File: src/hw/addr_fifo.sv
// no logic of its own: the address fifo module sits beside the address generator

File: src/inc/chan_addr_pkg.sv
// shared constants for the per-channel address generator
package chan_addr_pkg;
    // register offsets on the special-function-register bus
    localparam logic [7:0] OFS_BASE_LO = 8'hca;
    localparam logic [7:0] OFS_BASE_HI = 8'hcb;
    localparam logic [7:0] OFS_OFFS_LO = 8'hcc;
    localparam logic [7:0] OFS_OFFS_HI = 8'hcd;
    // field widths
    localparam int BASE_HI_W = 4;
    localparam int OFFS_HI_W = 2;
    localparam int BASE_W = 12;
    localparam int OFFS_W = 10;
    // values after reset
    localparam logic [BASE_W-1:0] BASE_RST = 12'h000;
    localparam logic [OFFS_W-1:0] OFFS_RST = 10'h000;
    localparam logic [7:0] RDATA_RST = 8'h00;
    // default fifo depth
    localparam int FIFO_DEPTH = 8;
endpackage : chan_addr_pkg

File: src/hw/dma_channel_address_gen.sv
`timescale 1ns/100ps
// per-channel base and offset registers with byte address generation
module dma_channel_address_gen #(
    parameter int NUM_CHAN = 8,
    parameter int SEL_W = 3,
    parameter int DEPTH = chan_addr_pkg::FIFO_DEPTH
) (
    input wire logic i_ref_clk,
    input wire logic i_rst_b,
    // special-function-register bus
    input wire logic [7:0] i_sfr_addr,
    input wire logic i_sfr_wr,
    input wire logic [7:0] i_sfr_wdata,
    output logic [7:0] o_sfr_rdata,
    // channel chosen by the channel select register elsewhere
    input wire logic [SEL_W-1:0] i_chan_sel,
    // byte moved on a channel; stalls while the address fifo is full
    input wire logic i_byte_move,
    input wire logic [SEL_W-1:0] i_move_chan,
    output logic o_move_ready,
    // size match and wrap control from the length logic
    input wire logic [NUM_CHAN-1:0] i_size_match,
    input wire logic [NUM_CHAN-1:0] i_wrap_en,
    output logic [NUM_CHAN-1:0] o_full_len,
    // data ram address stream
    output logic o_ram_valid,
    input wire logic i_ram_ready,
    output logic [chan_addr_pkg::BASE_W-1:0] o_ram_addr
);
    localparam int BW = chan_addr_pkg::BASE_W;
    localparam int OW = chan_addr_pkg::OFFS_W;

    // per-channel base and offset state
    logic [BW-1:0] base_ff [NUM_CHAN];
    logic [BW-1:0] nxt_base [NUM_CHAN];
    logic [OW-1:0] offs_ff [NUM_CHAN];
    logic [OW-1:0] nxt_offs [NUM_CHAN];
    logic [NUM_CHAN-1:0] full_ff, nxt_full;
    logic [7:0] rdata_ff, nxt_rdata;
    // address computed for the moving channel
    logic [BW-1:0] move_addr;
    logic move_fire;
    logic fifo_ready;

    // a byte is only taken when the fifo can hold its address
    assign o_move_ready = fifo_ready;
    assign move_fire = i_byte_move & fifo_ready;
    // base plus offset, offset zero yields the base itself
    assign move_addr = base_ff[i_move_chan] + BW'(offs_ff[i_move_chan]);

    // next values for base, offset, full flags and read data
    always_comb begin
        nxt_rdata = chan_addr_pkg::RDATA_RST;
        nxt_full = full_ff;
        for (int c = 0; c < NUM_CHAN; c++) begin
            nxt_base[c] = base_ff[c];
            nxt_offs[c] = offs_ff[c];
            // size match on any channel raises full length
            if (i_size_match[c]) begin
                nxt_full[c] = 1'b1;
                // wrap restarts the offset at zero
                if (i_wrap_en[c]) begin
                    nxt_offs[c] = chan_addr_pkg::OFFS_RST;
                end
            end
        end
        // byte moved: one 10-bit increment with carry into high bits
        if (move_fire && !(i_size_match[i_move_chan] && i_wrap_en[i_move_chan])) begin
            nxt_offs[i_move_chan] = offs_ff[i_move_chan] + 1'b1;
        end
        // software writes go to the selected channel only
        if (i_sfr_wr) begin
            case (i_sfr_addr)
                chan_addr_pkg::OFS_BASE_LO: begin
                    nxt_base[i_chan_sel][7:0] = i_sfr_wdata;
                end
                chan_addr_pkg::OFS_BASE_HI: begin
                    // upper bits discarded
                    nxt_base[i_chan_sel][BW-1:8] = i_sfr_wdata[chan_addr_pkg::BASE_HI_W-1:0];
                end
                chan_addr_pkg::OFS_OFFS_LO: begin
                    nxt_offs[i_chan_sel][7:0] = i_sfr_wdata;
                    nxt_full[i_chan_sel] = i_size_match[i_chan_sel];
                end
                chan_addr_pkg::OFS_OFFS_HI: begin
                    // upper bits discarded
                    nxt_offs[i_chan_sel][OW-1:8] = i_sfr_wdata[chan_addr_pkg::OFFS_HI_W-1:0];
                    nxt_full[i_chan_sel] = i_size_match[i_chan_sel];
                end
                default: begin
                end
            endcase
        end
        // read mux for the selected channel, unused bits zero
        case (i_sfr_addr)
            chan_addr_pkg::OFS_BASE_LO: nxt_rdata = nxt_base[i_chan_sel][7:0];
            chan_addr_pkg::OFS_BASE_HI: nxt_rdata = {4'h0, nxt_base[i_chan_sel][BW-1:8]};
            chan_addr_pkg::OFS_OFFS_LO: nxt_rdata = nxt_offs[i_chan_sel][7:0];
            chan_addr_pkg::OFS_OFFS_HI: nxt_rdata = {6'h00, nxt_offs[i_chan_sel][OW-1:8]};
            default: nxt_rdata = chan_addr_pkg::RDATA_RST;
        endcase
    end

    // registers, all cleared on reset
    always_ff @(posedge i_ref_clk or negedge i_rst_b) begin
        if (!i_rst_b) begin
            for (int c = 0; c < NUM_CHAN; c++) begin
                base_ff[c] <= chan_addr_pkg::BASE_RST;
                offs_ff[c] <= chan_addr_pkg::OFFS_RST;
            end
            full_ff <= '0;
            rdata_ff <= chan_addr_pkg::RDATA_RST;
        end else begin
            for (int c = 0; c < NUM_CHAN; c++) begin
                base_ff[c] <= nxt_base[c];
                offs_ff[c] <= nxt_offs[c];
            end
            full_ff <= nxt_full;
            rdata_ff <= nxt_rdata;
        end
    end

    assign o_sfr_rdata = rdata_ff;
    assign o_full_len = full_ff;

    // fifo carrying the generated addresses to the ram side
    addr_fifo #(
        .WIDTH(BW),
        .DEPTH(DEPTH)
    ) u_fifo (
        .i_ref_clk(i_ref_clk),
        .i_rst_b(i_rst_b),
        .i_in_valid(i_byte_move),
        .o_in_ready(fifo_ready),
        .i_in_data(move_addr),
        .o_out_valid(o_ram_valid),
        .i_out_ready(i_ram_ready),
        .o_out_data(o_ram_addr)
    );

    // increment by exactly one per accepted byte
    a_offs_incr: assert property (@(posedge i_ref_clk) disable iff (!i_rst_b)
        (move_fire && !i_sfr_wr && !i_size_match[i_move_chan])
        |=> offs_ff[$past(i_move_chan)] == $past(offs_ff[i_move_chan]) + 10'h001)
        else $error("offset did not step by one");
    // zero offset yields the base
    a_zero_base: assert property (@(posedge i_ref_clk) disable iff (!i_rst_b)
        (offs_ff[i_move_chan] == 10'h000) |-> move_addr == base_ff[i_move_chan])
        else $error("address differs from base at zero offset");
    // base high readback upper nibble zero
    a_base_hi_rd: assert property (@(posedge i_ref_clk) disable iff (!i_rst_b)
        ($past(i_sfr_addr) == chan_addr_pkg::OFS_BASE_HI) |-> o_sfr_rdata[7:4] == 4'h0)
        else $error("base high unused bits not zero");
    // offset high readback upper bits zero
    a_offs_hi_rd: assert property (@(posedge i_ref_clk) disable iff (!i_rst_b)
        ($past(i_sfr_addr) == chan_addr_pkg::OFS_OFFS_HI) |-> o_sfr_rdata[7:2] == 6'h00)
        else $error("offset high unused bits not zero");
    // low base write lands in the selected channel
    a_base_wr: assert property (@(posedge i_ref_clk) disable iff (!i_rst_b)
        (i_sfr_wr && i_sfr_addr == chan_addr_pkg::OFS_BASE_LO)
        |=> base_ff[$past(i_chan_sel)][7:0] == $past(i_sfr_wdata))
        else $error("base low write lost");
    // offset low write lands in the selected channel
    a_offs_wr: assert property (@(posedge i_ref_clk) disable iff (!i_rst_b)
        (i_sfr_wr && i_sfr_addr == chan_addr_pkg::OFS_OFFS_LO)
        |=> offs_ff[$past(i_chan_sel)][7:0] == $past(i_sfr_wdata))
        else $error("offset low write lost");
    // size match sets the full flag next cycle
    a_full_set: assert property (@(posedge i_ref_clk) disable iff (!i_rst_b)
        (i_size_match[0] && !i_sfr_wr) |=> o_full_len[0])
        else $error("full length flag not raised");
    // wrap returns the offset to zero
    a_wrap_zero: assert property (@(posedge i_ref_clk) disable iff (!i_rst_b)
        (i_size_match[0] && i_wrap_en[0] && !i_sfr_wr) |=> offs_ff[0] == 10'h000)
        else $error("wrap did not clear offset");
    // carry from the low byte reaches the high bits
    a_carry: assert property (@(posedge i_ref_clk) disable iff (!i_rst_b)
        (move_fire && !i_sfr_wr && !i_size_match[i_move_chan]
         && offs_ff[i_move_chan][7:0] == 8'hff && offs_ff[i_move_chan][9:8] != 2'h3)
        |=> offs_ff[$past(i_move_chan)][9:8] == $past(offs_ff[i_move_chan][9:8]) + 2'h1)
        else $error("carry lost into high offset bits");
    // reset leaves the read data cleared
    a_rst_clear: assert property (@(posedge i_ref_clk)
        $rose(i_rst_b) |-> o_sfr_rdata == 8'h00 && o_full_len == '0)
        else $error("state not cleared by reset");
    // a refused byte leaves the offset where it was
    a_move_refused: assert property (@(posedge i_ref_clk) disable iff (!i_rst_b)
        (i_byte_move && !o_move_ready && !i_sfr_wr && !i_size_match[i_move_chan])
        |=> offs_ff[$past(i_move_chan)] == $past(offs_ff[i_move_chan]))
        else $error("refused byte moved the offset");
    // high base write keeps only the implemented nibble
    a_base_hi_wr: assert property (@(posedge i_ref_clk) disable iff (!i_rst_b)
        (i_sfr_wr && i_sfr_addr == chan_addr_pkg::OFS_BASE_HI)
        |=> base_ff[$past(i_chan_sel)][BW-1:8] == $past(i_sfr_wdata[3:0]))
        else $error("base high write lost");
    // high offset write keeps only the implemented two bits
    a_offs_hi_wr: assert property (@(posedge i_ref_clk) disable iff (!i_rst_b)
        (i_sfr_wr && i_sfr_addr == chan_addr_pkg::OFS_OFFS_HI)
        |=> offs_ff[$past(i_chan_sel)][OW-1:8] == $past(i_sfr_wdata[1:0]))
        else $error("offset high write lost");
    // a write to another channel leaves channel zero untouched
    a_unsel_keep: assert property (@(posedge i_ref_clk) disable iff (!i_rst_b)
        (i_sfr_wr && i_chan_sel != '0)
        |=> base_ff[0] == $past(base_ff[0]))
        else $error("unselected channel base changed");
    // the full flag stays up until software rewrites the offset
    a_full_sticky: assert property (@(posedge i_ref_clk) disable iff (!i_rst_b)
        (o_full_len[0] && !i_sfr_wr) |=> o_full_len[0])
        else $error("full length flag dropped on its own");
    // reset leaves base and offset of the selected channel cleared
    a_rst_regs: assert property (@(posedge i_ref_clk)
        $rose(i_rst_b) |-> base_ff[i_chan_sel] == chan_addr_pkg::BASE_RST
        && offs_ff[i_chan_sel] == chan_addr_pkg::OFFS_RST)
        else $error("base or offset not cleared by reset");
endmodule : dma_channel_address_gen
────────────────
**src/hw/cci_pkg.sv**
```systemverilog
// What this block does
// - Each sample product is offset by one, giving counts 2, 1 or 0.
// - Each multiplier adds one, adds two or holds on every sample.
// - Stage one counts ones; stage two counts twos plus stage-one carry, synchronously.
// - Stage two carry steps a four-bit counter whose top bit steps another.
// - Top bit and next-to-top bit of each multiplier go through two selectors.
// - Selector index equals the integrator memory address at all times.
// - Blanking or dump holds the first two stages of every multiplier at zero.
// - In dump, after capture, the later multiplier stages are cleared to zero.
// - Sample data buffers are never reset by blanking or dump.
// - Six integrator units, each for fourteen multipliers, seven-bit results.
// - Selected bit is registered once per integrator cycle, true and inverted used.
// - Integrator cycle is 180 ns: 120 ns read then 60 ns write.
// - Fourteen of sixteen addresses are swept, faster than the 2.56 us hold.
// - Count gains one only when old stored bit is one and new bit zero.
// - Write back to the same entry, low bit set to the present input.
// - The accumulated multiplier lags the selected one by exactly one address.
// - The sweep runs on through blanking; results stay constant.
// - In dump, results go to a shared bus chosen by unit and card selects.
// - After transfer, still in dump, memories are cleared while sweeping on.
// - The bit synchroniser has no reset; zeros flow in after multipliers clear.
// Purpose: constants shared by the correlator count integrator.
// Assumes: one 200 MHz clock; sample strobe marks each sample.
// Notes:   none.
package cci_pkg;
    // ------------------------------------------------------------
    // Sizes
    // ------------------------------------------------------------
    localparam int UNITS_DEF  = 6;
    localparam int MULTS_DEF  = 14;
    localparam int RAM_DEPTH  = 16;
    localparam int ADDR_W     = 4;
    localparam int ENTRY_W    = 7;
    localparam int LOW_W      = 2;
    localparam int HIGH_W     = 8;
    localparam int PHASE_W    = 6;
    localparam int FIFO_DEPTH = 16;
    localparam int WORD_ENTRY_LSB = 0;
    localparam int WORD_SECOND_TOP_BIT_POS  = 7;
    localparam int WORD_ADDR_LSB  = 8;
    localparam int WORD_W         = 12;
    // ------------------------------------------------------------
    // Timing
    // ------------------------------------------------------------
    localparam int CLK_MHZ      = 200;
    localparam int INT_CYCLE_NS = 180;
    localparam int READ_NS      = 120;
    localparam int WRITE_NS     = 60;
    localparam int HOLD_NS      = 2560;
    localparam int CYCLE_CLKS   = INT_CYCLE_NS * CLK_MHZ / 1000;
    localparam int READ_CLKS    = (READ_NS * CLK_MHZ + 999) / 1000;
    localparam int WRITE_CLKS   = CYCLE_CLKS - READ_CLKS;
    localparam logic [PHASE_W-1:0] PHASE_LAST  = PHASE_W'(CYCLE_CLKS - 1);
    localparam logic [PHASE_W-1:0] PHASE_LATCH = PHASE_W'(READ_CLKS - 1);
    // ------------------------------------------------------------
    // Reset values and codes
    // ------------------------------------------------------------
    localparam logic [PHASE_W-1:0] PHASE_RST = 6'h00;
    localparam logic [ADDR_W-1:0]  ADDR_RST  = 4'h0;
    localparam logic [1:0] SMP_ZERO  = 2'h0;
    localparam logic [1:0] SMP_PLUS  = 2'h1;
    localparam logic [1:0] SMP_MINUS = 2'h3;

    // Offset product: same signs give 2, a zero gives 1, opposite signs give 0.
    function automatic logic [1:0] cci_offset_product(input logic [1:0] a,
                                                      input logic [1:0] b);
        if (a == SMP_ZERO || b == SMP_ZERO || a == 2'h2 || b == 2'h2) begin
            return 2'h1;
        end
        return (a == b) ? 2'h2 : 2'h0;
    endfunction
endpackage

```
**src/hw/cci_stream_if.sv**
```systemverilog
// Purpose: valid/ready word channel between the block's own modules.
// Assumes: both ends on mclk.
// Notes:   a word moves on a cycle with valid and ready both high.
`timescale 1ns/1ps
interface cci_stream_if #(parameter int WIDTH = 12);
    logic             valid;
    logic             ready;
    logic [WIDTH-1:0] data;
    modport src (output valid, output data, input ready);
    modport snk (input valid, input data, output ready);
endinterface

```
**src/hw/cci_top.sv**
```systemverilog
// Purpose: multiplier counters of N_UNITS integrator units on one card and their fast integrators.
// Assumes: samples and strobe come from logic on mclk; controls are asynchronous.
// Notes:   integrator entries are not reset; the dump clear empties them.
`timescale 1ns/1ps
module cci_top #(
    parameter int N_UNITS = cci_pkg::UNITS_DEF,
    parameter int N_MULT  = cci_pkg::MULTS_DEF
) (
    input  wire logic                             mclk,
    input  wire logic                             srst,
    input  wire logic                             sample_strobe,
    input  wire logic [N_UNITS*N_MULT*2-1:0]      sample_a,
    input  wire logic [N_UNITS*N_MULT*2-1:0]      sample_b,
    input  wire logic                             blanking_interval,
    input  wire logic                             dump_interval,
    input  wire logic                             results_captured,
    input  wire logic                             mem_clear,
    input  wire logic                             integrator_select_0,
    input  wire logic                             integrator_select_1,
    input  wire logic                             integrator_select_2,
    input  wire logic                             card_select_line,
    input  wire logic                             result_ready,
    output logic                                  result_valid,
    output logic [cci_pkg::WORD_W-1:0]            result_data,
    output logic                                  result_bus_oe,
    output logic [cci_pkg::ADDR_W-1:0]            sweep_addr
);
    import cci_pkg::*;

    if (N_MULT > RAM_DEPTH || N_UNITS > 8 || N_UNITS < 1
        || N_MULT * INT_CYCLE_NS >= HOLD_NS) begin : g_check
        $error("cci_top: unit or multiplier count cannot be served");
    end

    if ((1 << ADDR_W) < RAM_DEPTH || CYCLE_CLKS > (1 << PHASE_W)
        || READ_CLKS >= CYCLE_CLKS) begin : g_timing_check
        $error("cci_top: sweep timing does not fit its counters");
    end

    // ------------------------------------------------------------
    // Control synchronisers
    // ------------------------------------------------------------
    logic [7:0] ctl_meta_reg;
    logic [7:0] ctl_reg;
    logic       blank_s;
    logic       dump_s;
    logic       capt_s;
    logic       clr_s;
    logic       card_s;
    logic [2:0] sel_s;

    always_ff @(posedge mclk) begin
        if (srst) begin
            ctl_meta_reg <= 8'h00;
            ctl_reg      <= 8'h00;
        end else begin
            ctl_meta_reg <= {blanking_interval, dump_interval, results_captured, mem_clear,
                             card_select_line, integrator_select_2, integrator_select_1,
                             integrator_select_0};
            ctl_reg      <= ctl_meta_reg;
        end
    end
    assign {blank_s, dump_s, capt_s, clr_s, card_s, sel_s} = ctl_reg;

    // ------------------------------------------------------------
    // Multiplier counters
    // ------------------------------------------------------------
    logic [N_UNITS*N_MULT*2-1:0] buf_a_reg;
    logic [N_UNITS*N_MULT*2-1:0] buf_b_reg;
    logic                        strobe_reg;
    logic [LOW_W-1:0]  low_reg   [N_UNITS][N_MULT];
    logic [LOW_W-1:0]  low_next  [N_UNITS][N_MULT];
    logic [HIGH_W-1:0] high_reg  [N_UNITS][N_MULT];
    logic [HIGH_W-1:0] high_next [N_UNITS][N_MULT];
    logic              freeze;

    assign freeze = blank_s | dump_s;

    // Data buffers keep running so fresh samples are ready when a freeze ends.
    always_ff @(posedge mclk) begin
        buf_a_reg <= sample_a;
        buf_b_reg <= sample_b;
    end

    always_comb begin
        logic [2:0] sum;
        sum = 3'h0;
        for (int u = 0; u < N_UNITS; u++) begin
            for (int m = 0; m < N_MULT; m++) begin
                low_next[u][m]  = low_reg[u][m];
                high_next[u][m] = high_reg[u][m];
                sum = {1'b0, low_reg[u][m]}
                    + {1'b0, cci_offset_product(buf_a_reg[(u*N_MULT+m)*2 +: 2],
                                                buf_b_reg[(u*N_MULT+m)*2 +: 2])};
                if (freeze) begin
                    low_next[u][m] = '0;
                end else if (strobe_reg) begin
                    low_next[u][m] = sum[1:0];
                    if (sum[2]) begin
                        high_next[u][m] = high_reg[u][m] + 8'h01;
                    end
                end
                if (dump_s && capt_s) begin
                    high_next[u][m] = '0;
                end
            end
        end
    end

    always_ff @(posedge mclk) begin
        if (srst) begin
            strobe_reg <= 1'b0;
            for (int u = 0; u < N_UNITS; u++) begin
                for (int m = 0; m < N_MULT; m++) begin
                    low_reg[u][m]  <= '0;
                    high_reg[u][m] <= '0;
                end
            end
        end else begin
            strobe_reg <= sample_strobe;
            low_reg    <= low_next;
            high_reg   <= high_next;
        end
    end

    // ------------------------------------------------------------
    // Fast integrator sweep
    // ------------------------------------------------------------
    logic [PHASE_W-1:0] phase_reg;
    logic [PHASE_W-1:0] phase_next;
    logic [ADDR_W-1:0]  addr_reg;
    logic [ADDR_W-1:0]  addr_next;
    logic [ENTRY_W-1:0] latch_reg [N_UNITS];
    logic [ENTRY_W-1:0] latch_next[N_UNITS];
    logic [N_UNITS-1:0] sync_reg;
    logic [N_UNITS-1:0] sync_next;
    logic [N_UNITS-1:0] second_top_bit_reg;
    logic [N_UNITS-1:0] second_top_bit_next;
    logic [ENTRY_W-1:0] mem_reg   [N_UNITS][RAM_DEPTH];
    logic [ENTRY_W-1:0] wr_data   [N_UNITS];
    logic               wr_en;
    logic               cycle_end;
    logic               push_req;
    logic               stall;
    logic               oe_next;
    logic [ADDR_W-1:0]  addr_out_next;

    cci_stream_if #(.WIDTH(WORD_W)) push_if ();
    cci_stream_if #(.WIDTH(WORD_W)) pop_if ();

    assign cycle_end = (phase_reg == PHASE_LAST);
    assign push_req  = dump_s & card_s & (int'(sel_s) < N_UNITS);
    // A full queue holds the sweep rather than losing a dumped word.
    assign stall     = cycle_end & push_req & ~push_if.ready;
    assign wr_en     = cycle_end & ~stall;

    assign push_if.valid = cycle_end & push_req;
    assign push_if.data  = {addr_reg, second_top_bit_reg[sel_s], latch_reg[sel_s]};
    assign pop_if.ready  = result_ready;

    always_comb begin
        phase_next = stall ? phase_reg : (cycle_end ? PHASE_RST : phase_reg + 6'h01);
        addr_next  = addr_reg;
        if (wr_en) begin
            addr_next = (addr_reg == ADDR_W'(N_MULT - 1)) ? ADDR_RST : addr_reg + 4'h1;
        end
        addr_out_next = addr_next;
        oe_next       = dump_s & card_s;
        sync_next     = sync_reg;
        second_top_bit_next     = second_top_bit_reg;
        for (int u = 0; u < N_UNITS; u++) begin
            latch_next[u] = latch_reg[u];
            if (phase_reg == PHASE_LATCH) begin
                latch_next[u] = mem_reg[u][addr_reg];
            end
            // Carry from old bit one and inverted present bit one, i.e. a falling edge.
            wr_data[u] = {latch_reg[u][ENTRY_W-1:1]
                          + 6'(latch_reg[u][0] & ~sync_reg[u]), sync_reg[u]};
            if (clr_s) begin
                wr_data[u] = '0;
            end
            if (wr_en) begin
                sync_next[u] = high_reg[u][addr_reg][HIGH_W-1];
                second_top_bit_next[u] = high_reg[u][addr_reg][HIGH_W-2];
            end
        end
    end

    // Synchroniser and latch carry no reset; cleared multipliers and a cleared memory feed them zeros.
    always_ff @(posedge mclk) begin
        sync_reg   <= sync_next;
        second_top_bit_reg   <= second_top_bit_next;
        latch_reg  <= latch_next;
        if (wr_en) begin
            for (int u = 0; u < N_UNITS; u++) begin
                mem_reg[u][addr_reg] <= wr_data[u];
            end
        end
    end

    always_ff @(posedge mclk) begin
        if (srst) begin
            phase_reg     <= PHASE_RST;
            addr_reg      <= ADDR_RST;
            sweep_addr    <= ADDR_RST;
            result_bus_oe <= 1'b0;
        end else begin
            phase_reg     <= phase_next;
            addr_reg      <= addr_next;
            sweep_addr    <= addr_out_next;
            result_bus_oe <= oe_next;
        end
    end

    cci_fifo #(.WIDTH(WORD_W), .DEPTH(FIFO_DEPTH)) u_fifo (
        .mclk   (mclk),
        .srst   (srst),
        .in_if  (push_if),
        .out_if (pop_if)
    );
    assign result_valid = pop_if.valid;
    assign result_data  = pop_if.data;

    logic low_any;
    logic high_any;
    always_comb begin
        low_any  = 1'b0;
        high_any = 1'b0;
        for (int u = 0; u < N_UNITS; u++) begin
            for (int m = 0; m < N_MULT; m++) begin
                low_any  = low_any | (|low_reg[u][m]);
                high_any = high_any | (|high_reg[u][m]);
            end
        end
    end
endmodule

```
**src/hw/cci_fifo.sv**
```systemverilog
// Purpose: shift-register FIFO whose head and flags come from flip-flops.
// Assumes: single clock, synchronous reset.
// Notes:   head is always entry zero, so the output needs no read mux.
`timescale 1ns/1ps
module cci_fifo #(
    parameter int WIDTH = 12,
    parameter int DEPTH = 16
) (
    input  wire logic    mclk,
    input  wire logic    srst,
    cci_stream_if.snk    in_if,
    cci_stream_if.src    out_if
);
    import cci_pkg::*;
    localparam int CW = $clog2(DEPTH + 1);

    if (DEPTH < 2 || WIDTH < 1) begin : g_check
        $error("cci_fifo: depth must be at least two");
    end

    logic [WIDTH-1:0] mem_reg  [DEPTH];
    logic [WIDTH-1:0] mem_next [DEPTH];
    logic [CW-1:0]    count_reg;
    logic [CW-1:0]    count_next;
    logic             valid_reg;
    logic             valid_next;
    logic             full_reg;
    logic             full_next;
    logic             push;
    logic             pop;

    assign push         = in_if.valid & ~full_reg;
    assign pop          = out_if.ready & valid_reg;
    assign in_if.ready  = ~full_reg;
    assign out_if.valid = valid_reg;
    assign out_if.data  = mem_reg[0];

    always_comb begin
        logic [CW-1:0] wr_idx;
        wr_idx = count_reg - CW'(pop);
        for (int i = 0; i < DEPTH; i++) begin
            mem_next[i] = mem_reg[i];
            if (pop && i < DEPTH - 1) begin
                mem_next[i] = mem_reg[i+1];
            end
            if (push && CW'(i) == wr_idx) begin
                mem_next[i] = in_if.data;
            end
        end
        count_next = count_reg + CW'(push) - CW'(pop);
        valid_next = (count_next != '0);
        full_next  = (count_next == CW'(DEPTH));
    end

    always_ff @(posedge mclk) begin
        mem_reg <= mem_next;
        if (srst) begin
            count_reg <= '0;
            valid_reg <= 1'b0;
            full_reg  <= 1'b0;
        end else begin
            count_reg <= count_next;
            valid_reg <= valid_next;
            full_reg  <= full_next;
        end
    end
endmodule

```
────────────────
WHAT THE EXERCISE ASKS ->
In the listing above, find the line holding "File: src/hw/addr_fifo.sv" and the line holding "localparam int BASE_HI_W = 4;", then output those two lines and every line between them exactly.

EXERCISE OUTPUT ->
File: src/hw/addr_fifo.sv
// no logic of its own: the address fifo module sits beside the address generator

File: src/inc/chan_addr_pkg.sv
// shared constants for the per-channel address generator
package chan_addr_pkg;
    // register offsets on the special-function-register bus
    localparam logic [7:0] OFS_BASE_LO = 8'hca;
    localparam logic [7:0] OFS_BASE_HI = 8'hcb;
    localparam logic [7:0] OFS_OFFS_LO = 8'hcc;
    localparam logic [7:0] OFS_OFFS_HI = 8'hcd;
    // field widths
    localparam int BASE_HI_W = 4;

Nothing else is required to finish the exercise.